Pour ce faire, le style visuel d’Otto Preminger se caractérise une nouvelle fois dans Bunny Lake a disparu par la précision au cordeau autant que par la discrétion de ses nombreux mouvements de caméra, intégrés à l’intérieur de plans très longs, et qui participent au découpage extrêmement fluide du film. Les cadrages se succèdent ainsi à l’intérieur de plans mobiles, comme si nous regardions - ou plutôt suivions du regard - l’action qui nous était montrée. Sont ainsi favorisées l’implication physique autant que la mise à distance du spectateur (le film évite consciencieusement la mise en place d’un processus d’identification qui aurait, compte tenu du sujet, été un peu complaisant) dans un film qui, plus que par les péripéties de son intrigue, vaut pour son atmosphère assez fascinante de folie nocturne.
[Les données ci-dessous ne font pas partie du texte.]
$ cat config.mk
export PLATFORM = sky130hd
export DESIGN_NAME = scan_sched
export DESIGN_NICKNAME = d
export VERILOG_FILES = /design/src/rtl/scan_sched.sv
export SDC_FILE = /design/constraint.sdc
export NUM_CORES = 1
export LEC_CHECK = 0
export CAP_MARGIN = 20
export CORE_MARGIN = 10
export CORE_UTILIZATION = 50
export CTS_BUF_LIST = sky130_fd_sc_hd__clkbuf_16
export DETAILED_ROUTE_END_ITERATION = 16
export PLACE_DENSITY_LB_ADDON = 0.25
export SETUP_SLACK_MARGIN = 0.4
export SLEW_MARGIN = 20
export SYNTH_ARGS = -nofsm -noshare
export SYNTH_HDL_FRONTEND = slang
export SYNTH_SLANG_ARGS = --single-unit
$ cat constraint.sdc
create_clock -name clk -period 9.6 [get_ports clk]
set_input_delay 1.92 -clock clk [delete_from_list [all_inputs] [get_ports clk]]
set_output_delay 1.92 -clock clk [all_outputs]
set_load 0.005 [all_outputs]
$ cat src/rtl/scan_sched.sv
module scan_sched #(
  parameter int CW       = 20,
  parameter int NW       = 10,
  parameter int AW       = 4,
  parameter int NT       = 3,
  parameter int LINE_CYC = 114,
  parameter int STEAL    = 9,
  parameter int LINES    = 312,
  parameter int IRQ_COST = 7
) (
  input  logic                      clk,
  input  logic                      rst,
  input  logic                      run_start,
  input  logic [NW-1:0]             run_lines,
  input  logic [AW-1:0]             adv,
  input  logic                      irq_mask,
  input  logic                      flag_clr,
  input  logic [NT-1:0]             tmr_load,
  input  logic [CW-1:0]             tmr_value,
  input  logic [NT-1:0]             irq_ack,
  output logic [$clog2(LINES)-1:0]  line_no,
  output logic [7:0]                irq_status,
  output logic                      irq_take,
  output logic [3:0]                irq_cost,
  output logic                      run_done,
  output logic [CW-1:0]             cyc_now
);
  localparam int LW = $clog2(LINES);
  localparam logic [NT-1:0] ALL1 = '1;

  logic          running;
  logic [NW-1:0] left;
  logic [CW-1:0] nl, limit, c1, base;
  logic [CW-1:0] texp [NT];
  logic [NT-1:0] act, st, hit, st_n;
  logic          line_hit, last;

  assign line_hit = running && (cyc_now >= nl);
  assign last     = line_hit && (left == NW'(1));
  assign c1       = cyc_now + (line_hit ? CW'(STEAL) : '0);
  assign base     = last ? c1 - limit : cyc_now;

  always_comb
    for (int i = 0; i < NT; i++)
      hit[i] = running && !last && act[i] && !tmr_load[i] && (c1 >= texp[i]);

  assign st_n       = (st | irq_ack) & ~hit;
  assign irq_take   = running && !last && !irq_mask &&
                      (line_hit || (|hit) || flag_clr) && (st_n != ALL1);
  assign irq_cost   = irq_take ? 4'(IRQ_COST) : 4'd0;
  assign irq_status = {{(8-NT){1'b1}}, st};

  always_ff @(posedge clk) begin
    if (rst) begin
      running  <= 1'b0;
      left     <= '0;
      nl       <= '0;
      limit    <= '0;
      cyc_now  <= '0;
      line_no  <= '0;
      st       <= '1;
      act      <= '0;
      run_done <= 1'b0;
      for (int i = 0; i < NT; i++) texp[i] <= '0;
    end else begin
      run_done <= 1'b0;
      st       <= st_n;
      for (int i = 0; i < NT; i++) begin
        if (tmr_load[i]) begin
          texp[i] <= base + tmr_value;
          act[i]  <= 1'b1;
        end else if (hit[i]) begin
          act[i]  <= 1'b0;
        end else if (last && act[i]) begin
          texp[i] <= (texp[i] > limit) ? texp[i] - limit : '0;
        end
      end
      if (!running) begin
        if (run_start && run_lines != '0) begin
          running <= 1'b1;
          left    <= run_lines;
          nl      <= CW'(LINE_CYC);
          limit   <= CW'(LINE_CYC) * CW'(run_lines);
        end
      end else begin
        if (line_hit)
          line_no <= (line_no == LW'(LINES-1)) ? '0 : line_no + 1'b1;
        if (last) begin
          running  <= 1'b0;
          run_done <= 1'b1;
          cyc_now  <= c1 - limit;
        end else begin
          cyc_now <= c1 + (irq_take ? CW'(IRQ_COST) : '0) + CW'(adv);
          if (line_hit) begin
            nl   <= nl + CW'(LINE_CYC);
            left <= left - 1'b1;
          end
        end
      end
    end
  end


  line_range_chk: assert property (@(posedge clk) disable iff (rst)
    line_no <= LW'(LINES-1));

  done_pulse_chk: assert property (@(posedge clk) disable iff (rst)
    run_done |=> !run_done);

  done_idle_chk: assert property (@(posedge clk) disable iff (rst)
    run_done |-> !running);

  idle_cyc_chk: assert property (@(posedge clk) disable iff (rst)
    !running |=> $stable(cyc_now));

  idle_fall_chk: assert property (@(posedge clk) disable iff (rst)
    !running |=> (($past(st) & ~st) == '0));

  take_gate_chk: assert property (@(posedge clk) disable iff (rst)
    irq_take |-> (!irq_mask && running));
endmodule

# == Yosys cells after proc, flatten, opt, wreduce, memory -nomap -nowiden ==
# Memory sizes are Yosys's and may differ from the RTL's.
# Index checks and enable logic that the tools add are counted.
# op_classes
add_sub_neg,11
multipliers,1
div,0
magnitude_cmp,7
eq_ne,5
shifts,0
muxes,59
bitwise_logic,10
n_reduce_logical,36
# ops
op,n
20-bit 2-to-1 mux,15
20-bit >= comparator,4
20-bit by 17-bit subtractor with 20-bit output,4
20-bit by 17-bit greater-than comparator with 1-bit output,3
20-bit by 4-bit adder with 20-bit output,2
10-bit 2-to-1 mux,4
1-bit 2-to-1 mux,36
20-bit adder,1
20-bit by 3-bit adder with 20-bit output,1
20-bit by 7-bit adder with 20-bit output (second input constant),1
1-bit logical AND,19
6-bit by 10-bit multiplier with 16-bit output (first input constant),1
10-bit by 1-bit equality test with 1-bit output (second input constant),1
10-bit nonzero test,1
10-bit by 1-bit subtractor with 10-bit output (second input constant),1
9-bit by 1-bit adder with 9-bit output (second input constant),1
9-bit equality test (second input constant),1
9-bit 2-to-1 mux,1
2-bit nonzero test,4
3-bit 2-to-1 mux,2
1-bit bitwise OR,6
1-bit zero test,5
4-bit 2-to-1 mux,1
2-bit AND reduction,2
11 further kinds,12
# totals
register_bits,83
latch_bits,0
ram_bits,60
romBits,0
in_bits,45
output_inout_bits,43
elab_cells,141
n_memories,1
# memory_table
name,depth,width,rd,rd_ports_with_merged_regs,wr,line_no,rtl
texp,3,20,3,0,3,34,logic [CW-1:0] texp [NT];

# == Depth between registers and ports, before layout ==
# depth
ltp_word,17
ltp_mapped,37
depth_no_buf,36

# == Worst setup path before layout ==
# Ideal clock, no wire load.
# synth_timing
path_type,register -> register
start,register cyc_now[14]
end,register cyc_now[17]
setup_ns,0.086
arrival_ns,7.500
path_slack_ns,2.015
stages_incl_launch_ff,36
path_buffers,1
cell_sequence,dfxtp_1 ha_1 nand4_1 nor4_4 nand3_2 a31oi_1 buf_4 and2_1 ha_1 a21oi_1 a311oi_4 or2_2 nand2_1 xnor2_1 ha_1 a211o_1 o211ai_1 a21oi_1 a221o_1 a41oi_1 nor3_1 o41ai_1 fa_1 inv_1 ha_1 inv_1 fa_1 nor2b_1 o21ai_0 nand2b_1 and2_1 nand3_1 nor4b_2 a22oi_1 xor2_1 a211oi_1
# synth_via
elab_chain_cells,17
# synth_lines
item,line_no,rtl
from (decl),26,output logic [CW-1:0] cyc_now
from (signal assigned),91,cyc_now <= c1 - limit;
from (signal assigned),93,cyc_now <= c1 + (irq_take ? CW'(IRQ_COST) : '0) + CW'(adv);
branches (longest 16 deep; another with 20-bit >= comparator),-,
20-bit 2-to-1 mux *,88,if (last) begin
# Mark *: on every way between the ends.
# A chain may end at the register's enable or synchronous reset.

# == Final worst setup path ==
# layout_timing
start,register cyc_now[18]
end,register cyc_now[17]
# Same word-level chain as after synthesis.

==> flow_summary.json <==
{
  "crit_top_cell": "ha_1",
  "critPathRequiredTime_ps": 9960,
  "tightestPinTransition_ps": 1100,
  "drc": 0,
  "finalPower_mw": 3.02,
  "drt-initial-drc-count": 1495,
  "cts_tree": "built",
  "drive_above_1_share": 0.0492,
  "ys_seq_elements": 142,
  "finalNetCount": 2093,
  "synth_area_mm2": 0.0144,
  "ir_worst_vdd_mv": 0.127,
  "num_antenna_cells": 0,
  "yosysSeqAreaShare": 0.239,
  "worst_slack_ps": 1030,
  "layoutNonFillerInstCount": 2213,
  "syn_avg_cell_area_um2": 8.22,
  "powerDensity_mw_per_mm2": 186,
  "first_global_vias": 12500,
  "slew_violations": 0,
  "timing.fmax_mhz": 117,
  "start_util": 0.504,
  "syn-instance-count": 1756,
  "status": "finished, final reports clean",
  "setup.worst_path.start_class": "flop",
  "synth-edff-count": 60,
  "die_height_um": 190,
  "hold_viol": 0,
  "drv_cap": 0,
  "whs_ps": 458,
  "yosysWarnings": 0,
  "num_rows": 62,
  "post_cts_buffers": 0,
  "clock_sinks": 142,
  "fillers": 2609,
  "io-pin-count": 88,
  "die-area_mm2": 0.0361,
  "worst-path-max-fanout": 9,
  "cp_data_arrival_time_ps": 8940,
  "tns_ps": 0,
  "wl_per_cell_um": 20.9,
  "clock_tree.buffer_depth": 2,
  "clk_latency_ps": 450,
  "vias": 13300,
  "fin_util": 0.567,
  "rsz0062_at_grt": "false",
  "worstHoldPathType": "reg2reg",
  "final_common_cell": "ha_1",
  "antenna_found_initial": 0,
  "dr.pass1.iters": 5,
  "ys_types": 85,
  "period_needed_ps": 8570,
  "viasPerCell": 6.02,
  "gp_congestion": 0.979,
  "cts_max_level": 4,
  "place_ws_ps": 839,
  "layout.cells.most_common_list": "ha_1 (207), nor2_1 (169), inv_1 (164), nand2_1 (164), a21oi_1 (122)",
  "setup_viol": 0,
  "area_growth_pct": 12.4,
  "place_area_mm2": 0.0156,
  "cp_slowest_cell": "dfxtp_1",
  "coreArea_mm2": 0.0286,
  "leakagePower_nw": 7.13,
  "overflow": 0,
  "fin_crit_sh": 0.893,
  "grt_pass1_wl_um": 71800,
  "synth_ff_type": "dfxtp_1",
  "cp_slowest_stage_delay_ps": 570,
  "skew_ps": 12.1,
  "ant_nets": 0,
  "crit_type": "reg2reg",
  "final_area_mm2": 0.0162,
  "die_x_um": 190,
  "grt_usage": 0.252,
  "synthArstFlopShare": 0,
  "root_buffer": "clkbuf_16",
  "cts_made_buffers": 17,
  "routed_wl_um": 46300,
  "port_buffers": 81,
  "dpl.cell_count": 2182,
  "grt_max_degree": 66,
  "max-slew-margin-rel": 0.268,
  "dp_hpwl_um": 35700,
  "end_kind": "flop",
  "cts.reportedPaths.clkPinSlew_ps": 70
}
## state kept, by name, summed over array words and instances, names as in the netlist
name      count
limit        16
line_no       9
act           3
left         10
nl           19
run_done      1
running       1
cyc_now      20
texp         60
st            3
## kinds of logic after synthesis
logic type | share of synthesized area
buffers and inverters | 0.0632
AND/OR/NAND/NOR | 0.187
XOR/XNOR | 0.0859
adder cells (fa/ha/maj) | 0.213
other | 0.000520
AO/OA/AOI/OAI | 0.208
flip-flops | 0.239
multiplexers | 0.00347
## final timing paths
path                                               start                        to  slack (ps)  cells after the start
worst max-delay path            cyc_now[18]$_SDFFE_PP0P_  cyc_now[17]$_SDFFE_PP0P_        1030                     33
worst min-delay path               limit[6]$_SDFFE_PP0P_     limit[6]$_SDFFE_PP0P_         460                      2
worst max register to register  cyc_now[18]$_SDFFE_PP0P_  cyc_now[17]$_SDFFE_PP0P_        1030                     33
worst min register to register     limit[6]$_SDFFE_PP0P_     limit[6]$_SDFFE_PP0P_         460                      2
## cell type report
type / instances / area (um^2) / area share
Clock inverter: 12 / 129 / 0.00794
Clock buffer: 19 / 475 / 0.0293
Multi-Input combinational cell: 1390 / 10100 / 0.624
Timing Repair Buffer: 101 / 960 / 0.0592
Sequential cell: 142 / 3440 / 0.212
Tap cell: 384 / 480 / 0.0296
Inverter: 165 / 619 / 0.0382
## power by group
part | leakage, nW | switching [mW] | internal, mW
Combinational | 5.50 | 0.901 | 0.640
Sequential | 1.32 | 0.0621 | 0.707
Clock | 0.304 | 0.295 | 0.413
Total | 7.13 | 1.26 | 1.76
## synth_stat cells (22+ instances only)
master	instances	area share
dfxtp_1	82	0.11
nand3_1	38	0.013
nand2_1	164	0.043
ha_1	207	0.18
nor3_1	39	0.014
xnor2_1	89	0.054
nand4_1	27	0.012
a21o_1	63	0.033
a21oi_1	122	0.042
nor2_1	169	0.044
a22oi_1	24	0.012
and3_1	22	0.0095
xor2_1	42	0.025
o21ai_0	76	0.026
clkbuf_1	39	0.010
edfxtp_1	60	0.12
inv_1	164	0.043
fa_1	24	0.033
## layer usage
layer	vias to the layer above	wire, um	track usage
li1	6366	-	-
met1	6285	20800	0.355
met2	607	20300	0.386
met3	74	4060	0.0401
met4	0	1170	0.0778
met5	-	0	0
## critical path: cells and delay by family, from the launching register on
family,cells,cell delay (ps)
compound gates,12,3000
simple gates,11,2300
fa+ha+maj,6,1860
xor+xnor,2,620
flops,1,570
buf+inv,2,130
## repair_timing
action | in CTS | in global routing
hold endpoints to repair | 0 | 0
resized for setup | 0 | 2
hold buffers | 0 | 0
setup endpoints to repair | 0 | 6
Power figures use the tool's default switching activity.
En effet, plongé pendant toute sa deuxième heure dans l’obscurité d’une nuit d’angoisse, et habité de figures périphériques spectrales, insolites ou inquiétantes (l’institutrice retraitée qui collecte les cauchemars d’enfants ; le propriétaire, poète lubrique incarné par Noël Coward ; le réparateur de poupées...), Bunny Lake a disparu devient progressivement un film aux allures d’insomnie, une sorte de rêve éveillé, une dérive poétique aux confins de la déraison. Les adultes ne sont finalement que des enfants masqués, et sous leurs lits se tapissent encore les formes obscures et monstrueuses de leurs névroses.